Timothy Hampton

Email: 
thampton@berkeley.edu
Office: 
220 Stephens

Research Areas

Biography

Timothy Hampton works on Renaissance and early modern European culture, in both English and the Romance languages. His research and teaching involve the relationship between politics and culture, and focus on such issues as the ideology of literary genre, the literary construction of nationhood, and the rhetoric of historiography.
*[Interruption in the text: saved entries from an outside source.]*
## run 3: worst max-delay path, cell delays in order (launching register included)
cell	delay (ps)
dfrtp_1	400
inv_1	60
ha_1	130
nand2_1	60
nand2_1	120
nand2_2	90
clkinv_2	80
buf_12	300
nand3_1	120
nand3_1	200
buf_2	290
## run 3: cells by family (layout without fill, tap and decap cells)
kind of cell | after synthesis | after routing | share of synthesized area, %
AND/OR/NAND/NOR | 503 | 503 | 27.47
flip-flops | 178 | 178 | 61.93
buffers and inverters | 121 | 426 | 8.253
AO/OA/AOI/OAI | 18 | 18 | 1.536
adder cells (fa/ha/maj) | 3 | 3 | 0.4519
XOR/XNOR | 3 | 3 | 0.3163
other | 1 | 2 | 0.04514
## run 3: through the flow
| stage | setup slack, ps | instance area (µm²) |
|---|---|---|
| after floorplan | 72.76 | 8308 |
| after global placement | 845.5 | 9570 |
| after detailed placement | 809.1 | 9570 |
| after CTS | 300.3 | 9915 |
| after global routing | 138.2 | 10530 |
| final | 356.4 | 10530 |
### src/rtl/mm_round.sv
// One radix-2 Montgomery round: conditional add of B and M, then halve.
// Purely combinational so an unrolled multiplier can chain several.
module mm_round #(
    parameter int WIDTH = 4
) (
    input  logic [WIDTH+1:0] acc,
    input  logic             a,
    input  logic [WIDTH-1:0] Breg,
    input  logic [WIDTH-1:0] Mreg,
    output logic [WIDTH+1:0] acc_nxt
);

    logic             q;
    logic [WIDTH+1:0] b_ext;
    logic [WIDTH+1:0] m_ext;
    logic [WIDTH+1:0] sum;

    always_comb begin
        q     = acc[0] ^ (a & Breg[0]);
        b_ext = a ? {2'b00, Breg} : '0;
        m_ext = q ? {2'b00, Mreg} : '0;
        // q makes the sum even, so the shift is an exact divide by 2
        sum     = acc + b_ext + m_ext;
        acc_nxt = sum >> 1;
    end

endmodule

### src/rtl/mont_mult_serial.sv
// Bit-serial Montgomery multiplier: res = A*B*2^-WIDTH mod M.
// One multiplier bit per clock, then a single conditional subtract.
module mont_mult_serial
    import rsa_pkg::*;
#(
    parameter int WIDTH = RSA_WIDTH
) (
    input  logic             clk,
    input  logic             rstb,
    input  logic             ena,
    input  logic             start,
    input  logic [WIDTH-1:0] A,
    input  logic [WIDTH-1:0] B,
    input  logic [WIDTH-1:0] M,
    output logic             busy,
    output logic             done,
    output logic [WIDTH-1:0] res
);

    localparam int CNT_W = $clog2(WIDTH + 1);
    localparam logic [CNT_W-1:0] CNT_LAST = CNT_W'(WIDTH - 1);

    mm_state_t        state_q;
    logic [CNT_W-1:0] cnt_q;
    logic [WIDTH+1:0] acc_q;
    logic [WIDTH+1:0] acc_d;
    logic [WIDTH-1:0] a_q;
    logic [WIDTH-1:0] b_q;
    logic [WIDTH-1:0] m_q;
    logic             busy_q;
    logic             done_q;
    logic [WIDTH-1:0] res_q;
    logic [WIDTH-1:0] res_d;

    mm_round #(
        .WIDTH(WIDTH)
    ) u_round (
        .acc    (acc_q),
        .a      (a_q[0]),
        .Breg   (b_q),
        .Mreg   (m_q),
        .acc_nxt(acc_d)
    );

    always_comb begin
        res_d = acc_q[WIDTH-1:0];
        if (acc_q >= {2'b00, m_q}) begin
            res_d = acc_q[WIDTH-1:0] - m_q;
        end
    end

    // a_q shifts right each round so bit 0 is always the current multiplier bit
    always_ff @(posedge clk) begin
        if (!rstb) begin
            state_q <= MM_IDLE;
            cnt_q   <= '0;
            acc_q   <= '0;
            a_q     <= '0;
            b_q     <= '0;
            m_q     <= '0;
            busy_q  <= 1'b0;
            done_q  <= 1'b0;
            res_q   <= '0;
        end else if (ena) begin
            unique case (state_q)
                MM_IDLE: begin
                    done_q <= 1'b0;
                    if (start) begin
                        a_q     <= A;
                        b_q     <= B;
                        m_q     <= M;
                        acc_q   <= '0;
                        cnt_q   <= '0;
                        busy_q  <= 1'b1;
                        state_q <= MM_ITER;
                    end
                end
                MM_ITER: begin
                    acc_q <= acc_d;
                    a_q   <= a_q >> 1;
                    cnt_q <= cnt_q + 1'b1;
                    if (cnt_q == CNT_LAST) begin
                        state_q <= MM_RED;
                    end
                end
                MM_RED: begin
                    res_q   <= res_d;
                    done_q  <= 1'b1;
                    busy_q  <= 1'b0;
                    state_q <= MM_IDLE;
                end
                default: begin
                    state_q <= MM_IDLE;
                    busy_q  <= 1'b0;
                    done_q  <= 1'b0;
                end
            endcase
        end
    end

    assign busy = busy_q;
    assign done = done_q;
    assign res  = res_q;

endmodule
<file path="config.mk">
export PLATFORM = sky130hd
export DESIGN_NAME = shift_right_iter
export DESIGN_NICKNAME = d
export VERILOG_FILES = /design/src/rtl/shift_pkg.sv /design/src/rtl/shiftRight.sv /design/src/rtl/shift_right_iter.sv
export SDC_FILE = /design/constraint.sdc
export NUM_CORES = 1
export LEC_CHECK = 0
export CELL_PAD_IN_SITES_DETAIL_PLACEMENT = 0
export CELL_PAD_IN_SITES_GLOBAL_PLACEMENT = 1
export CORE_ASPECT_RATIO = 1.75
export CORE_MARGIN = 2
export CORE_UTILIZATION = 30
export CTS_BUF_LIST = sky130_fd_sc_hd__clkbuf_8
export DETAILED_ROUTE_END_ITERATION = 12
export PLACE_DENSITY = 0.65
export SYNTH_ARGS = -nofsm -noshare
export SYNTH_HDL_FRONTEND = slang
export SYNTH_HIERARCHICAL = 1
export SYNTH_SLANG_ARGS = --single-unit
</file>
<file path="constraint.sdc">
create_clock -name clk -period 2.35 [get_ports clk]
set_input_delay 0.3525 -clock clk [delete_from_list [all_inputs] [get_ports clk]]
set_output_delay 0.3525 -clock clk [all_outputs]
set_load 0.05 [all_outputs]
</file>
<file path="src/rtl/shift_pkg.sv">
// Shared types and helpers for the iterative right shifter.
package shift_pkg;

   typedef enum logic [1:0] {
      IDLE,
      SHIFT,
      DONE
   } shift_state_t;

   function automatic int amt_w(input int n);
      return $clog2(n) + 1;
   endfunction

endpackage

</file>
<file path="src/rtl/shiftRight.sv">
// One-bit logical right shift stage; MSB fill is left to the caller.
module shiftRight #(
   parameter int N = 4
) (
   input  logic [N-1:0] data_in,
   output logic [N-1:0] data_out
);

   assign data_out = {1'b0, data_in[N-1:1]};

endmodule

</file>
<file path="src/rtl/shift_right_iter.sv">
// Multi-cycle right shifter: one bit per clock, start/busy/done handshake.
module shift_right_iter
   import shift_pkg::*;
#(
   parameter  int N     = 4,
   localparam int AMT_W = amt_w(N)
) (
   input  logic             clk,
   input  logic             rst,
   input  logic             start,
   input  logic [N-1:0]     data_in,
   input  logic [AMT_W-1:0] amount,
   input  logic             arith,
   output logic             busy,
   output logic             done,
   output logic [N-1:0]     data_out
);

   localparam logic [AMT_W-1:0] CNT_MAX = AMT_W'(N);

   shift_state_t     state_q, state_d;
   logic [N-1:0]     work_q, work_d;
   logic [AMT_W-1:0] cnt_q, cnt_d;
   logic             fill_q, fill_d;
   logic [N-1:0]     data_out_q, data_out_d;
   logic [N-1:0]     next_w;
   logic [AMT_W-1:0] amt_clamp;

   shiftRight #(.N(N)) u_stage (
      .data_in  (work_q),
      .data_out (next_w)
   );

   assign amt_clamp = (amount >= CNT_MAX) ? CNT_MAX : amount;

   always_comb begin
      state_d    = state_q;
      work_d     = work_q;
      cnt_d      = cnt_q;
      fill_d     = fill_q;
      data_out_d = data_out_q;
      unique case (state_q)
         IDLE, DONE: begin
            state_d = IDLE;
            if (start) begin
               work_d  = data_in;
               fill_d  = arith & data_in[N-1];
               cnt_d   = amt_clamp;
               state_d = (amt_clamp != '0) ? SHIFT : DONE;
            end
         end
         SHIFT: begin
            work_d = {fill_q, next_w[N-2:0]};
            cnt_d  = cnt_q - 1'b1;
            if (cnt_q == AMT_W'(1)) state_d = DONE;
         end
         default: state_d = IDLE;
      endcase
      // Result is latched on the transition into DONE, including amount=0.
      if (state_d == DONE) data_out_d = work_d;
   end

   always_ff @(posedge clk or posedge rst) begin
      if (rst) begin
         state_q    <= IDLE;
         work_q     <= '0;
         cnt_q      <= '0;
         fill_q     <= 1'b0;
         data_out_q <= '0;
      end else begin
         state_q    <= state_d;
         work_q     <= work_d;
         cnt_q      <= cnt_d;
         fill_q     <= fill_d;
         data_out_q <= data_out_d;
      end
   end

   assign busy     = (state_q == SHIFT);
   assign done     = (state_q == DONE);
   assign data_out = data_out_q;

endmodule

</file>
==> src/rtl/uart_pkg.sv <==
// uart_pkg: shared UART arbiter state encoding and frame timing defaults.
package uart_pkg;
    typedef enum logic [2:0] {
        ST_IDLE,
        ST_ISSUE,
        ST_SPACE,
        ST_HOLD,
        ST_TAG
    } state_t;
    localparam int UART_DIV = 22;
    localparam int UART_FRAME_BITS = 10;
    // Two extra cycles for the transmitter's strobe sync, plus two of margin.
    localparam int FRAME_CYCLES_DEF = UART_DIV * UART_FRAME_BITS + 4;
    localparam logic [7:0] TAG_BASE_DEF = 8'hA0;
    function automatic logic [2:0] rr_next(logic [2:0] id, int n);
        return (int'(id) >= n - 1) ? 3'd0 : id + 3'd1;
    endfunction
endpackage

==> src/rtl/rr_pick.sv <==
// rr_pick: combinational round-robin pick of the first set request at or after ptr.
module rr_pick #(
    parameter int N = 3
) (
    input  logic [N-1:0] req,
    input  logic [2:0]   ptr,
    output logic [2:0]   idx,
    output logic         any
);
    // Walk offsets from farthest to nearest so the nearest hit overwrites.
    always_comb begin
        idx = '0;
        any = 1'b0;
        for (int k = N - 1; k >= 0; k--)
            for (int i = 0; i < N; i++)
                if (req[i] && i == (int'(ptr) + k) % N) begin
                    idx = 3'(i);
                    any = 1'b1;
                end
    end
endmodule
[src/rtl/mmio_bus_unit.sv]
// MEM-stage bus unit: routes loads/stores/ecalls to data memory or memory-mapped IO.
// Optional build macro MMIO_BTN_STICKY_EN turns the button into a sticky, read-to-clear flag.
module mmio_bus_unit #(
  parameter logic [31:0] IO_BASE       = 32'hFFFF_FF00,
  parameter int          MEM_LAT       = 2,
  parameter int          SW_W          = 12,
  parameter int          LED_W         = 16,
  parameter logic [11:0] EOP_PRINT_INT = 12'd1,
  parameter logic [11:0] EOP_READ_INT  = 12'd5
) (
  input  logic             clk,
  input  logic             rst,
  input  logic             req_read,
  input  logic             req_write,
  input  logic [31:0]      req_addr,
  input  logic [31:0]      req_wdata,
  input  logic             ecall_read,
  input  logic             ecall_write,
  input  logic [11:0]      ecall_op,
  input  logic [31:0]      ecall_a0,
  output logic             stall,
  output logic             rsp_valid,
  output logic [31:0]      rsp_data,
  output logic             mem_en,
  output logic             mem_we,
  output logic [31:0]      mem_addr,
  output logic [31:0]      mem_wdata,
  input  logic [31:0]      mem_rdata,
  input  logic [SW_W-1:0]  switch_in,
  input  logic             btn_in,
  input  logic             key_valid,
  input  logic [3:0]       key_code,
  output logic [LED_W-1:0] led_out,
  output logic [31:0]      seg_out,
  output logic             io_err,
  output logic [1:0]       dbg_state
);

  // Handshake: a request is taken in the one IDLE cycle it is seen; the MEM stage must
  // hold it while stall=1, and rsp_valid marks the single cycle rsp_data is write-back data.
  typedef enum logic [1:0] {IDLE = 2'd0, MEM_WAIT = 2'd1, RESP = 2'd2} state_t;

  localparam logic [2:0] LAST_CNT = 3'(MEM_LAT - 1);

  state_t      state, state_next;
  logic [2:0]  cnt;
  logic        key_ready;
  logic [3:0]  key_reg;
  logic        btn_s1, btn_s2;
  logic        btn_bit;
  logic        is_io, idle, mapped;
  logic [7:0]  off;
  logic        mem_rd, io_rd, ec_rd, mem_wr, io_wr, ec_wr;
  logic        key_rd, btn_rd, mem_done;
  logic [31:0] io_rdata;
  logic        unused_a0;

  assign unused_a0 = ^ecall_a0[31:LED_W];

  assign is_io  = (req_addr[31:8] == IO_BASE[31:8]);
  assign off    = req_addr[7:0];
  assign idle   = (state == IDLE);
  assign mem_rd = idle & req_read & ~is_io;
  assign io_rd  = idle & req_read & is_io;
  assign ec_rd  = idle & ecall_read & (ecall_op == EOP_READ_INT);
  assign mem_wr = idle & req_write & ~is_io;
  assign io_wr  = idle & req_write & is_io;
  assign ec_wr  = idle & ecall_write & (ecall_op == EOP_PRINT_INT);
  assign key_rd = io_rd & (off == 8'h08);
  assign btn_rd = io_rd & (off == 8'h04);

  // Memory read data is sampled on the edge that closes the last wait cycle.
  assign mem_done = (MEM_LAT == 1) ? mem_rd : ((state == MEM_WAIT) && (cnt == LAST_CNT));

  assign stall     = mem_rd | io_rd | ec_rd | (state == MEM_WAIT);
  assign rsp_valid = (state == RESP);
  assign mem_en    = mem_rd | mem_wr;
  assign mem_we    = mem_wr;
  assign mem_addr  = req_addr;
  assign mem_wdata = req_wdata;
  assign dbg_state = state;

  always_comb begin
    mapped   = 1'b1;
    io_rdata = 32'd0;
    case (off)
      8'h00:   io_rdata = {{(32-SW_W){1'b0}}, switch_in};
      8'h04:   io_rdata = {31'd0, btn_bit};
      8'h08:   io_rdata = {27'd0, key_ready, key_reg};
      8'h10:   io_rdata = 32'd0;
      8'h14:   io_rdata = 32'd0;
      8'h18:   io_rdata = {30'd0, key_ready, btn_bit};
      default: mapped = 1'b0;
    endcase
  end

  always_comb begin
    state_next = state;
    case (state)
      IDLE: begin
        if (mem_rd)              state_next = (MEM_LAT == 1) ? RESP : MEM_WAIT;
        else if (io_rd || ec_rd) state_next = RESP;
      end
      MEM_WAIT: if (cnt == LAST_CNT) state_next = RESP;
      RESP:     state_next = IDLE;
      default:  state_next = IDLE;
    endcase
  end

  always_ff @(posedge clk or posedge rst) begin
    if (rst) begin
      state    <= IDLE;
      cnt      <= 3'd0;
      rsp_data <= 32'd0;
    end else begin
      state <= state_next;
      if (mem_rd)                 cnt <= 3'd1;
      else if (state == MEM_WAIT) cnt <= cnt + 3'd1;
      if (mem_done)               rsp_data <= mem_rdata;
      else if (io_rd)             rsp_data <= mapped ? io_rdata : 32'd0;
      else if (ec_rd)             rsp_data <= {{(32-SW_W){1'b0}}, switch_in};
    end
  end

  always_ff @(posedge clk or posedge rst) begin
    if (rst) begin
      led_out   <= '0;
      seg_out   <= 32'd0;
      io_err    <= 1'b0;
      key_reg   <= 4'd0;
      key_ready <= 1'b0;
      btn_s1    <= 1'b0;
      btn_s2    <= 1'b0;
    end else begin
      btn_s1 <= btn_in;
      btn_s2 <= btn_s1;
      if (io_wr && off == 8'h10) led_out <= req_wdata[LED_W-1:0];
      else if (ec_wr)            led_out <= ecall_a0[LED_W-1:0];
      if (io_wr && off == 8'h14) seg_out <= req_wdata;
      if ((io_rd || io_wr) && !mapped) io_err <= 1'b1;
      // A new key wins over a simultaneous read's clear, so the fresh code is not lost.
      if (key_valid) begin
        key_reg   <= key_code;
        key_ready <= 1'b1;
      end else if (key_rd) begin
        key_ready <= 1'b0;
      end
    end
  end

`ifdef MMIO_BTN_STICKY_EN
  logic btn_s3, btn_flag;
  assign btn_bit = btn_flag;

  always_ff @(posedge clk or posedge rst) begin
    if (rst) begin
      btn_s3   <= 1'b0;
      btn_flag <= 1'b0;
    end else begin
      btn_s3 <= btn_s2;
      if (btn_s2 && !btn_s3) btn_flag <= 1'b1;
      else if (btn_rd)       btn_flag <= 1'b0;
    end
  end
`else
  logic unused_btn_rd;
  assign unused_btn_rd = btn_rd;
  assign btn_bit       = btn_s2;
`endif

endmodule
He regularly teaches courses on the early modern period, on travel literature, on the Baroque, on historiography, on lyric.  He works on Montaigne, Tasso, Cervantes, Rabelais, Corneille, Lafayette, Shakespeare, Camões, Rimbaud, and Bob Dylan, among other authors.   His most recent books are Fictions of Embassy: Literature and Diplomacy in Early Modern Europe and Bob Dylan:  How the Songs Work.  A new study, Cheerfulness:  A Literary and Cultural History, is forthcoming from Zone Books in 2021.  (Ph.D., Princeton University).

In 2013, Professor Hampton received the Campus Distinguished Teaching Award, Berkeley’s highest honor for teaching excellence. Professor Hampton is currently the Director of the Doreen B. Townsend Center for the Humanities on the Berkeley Campus.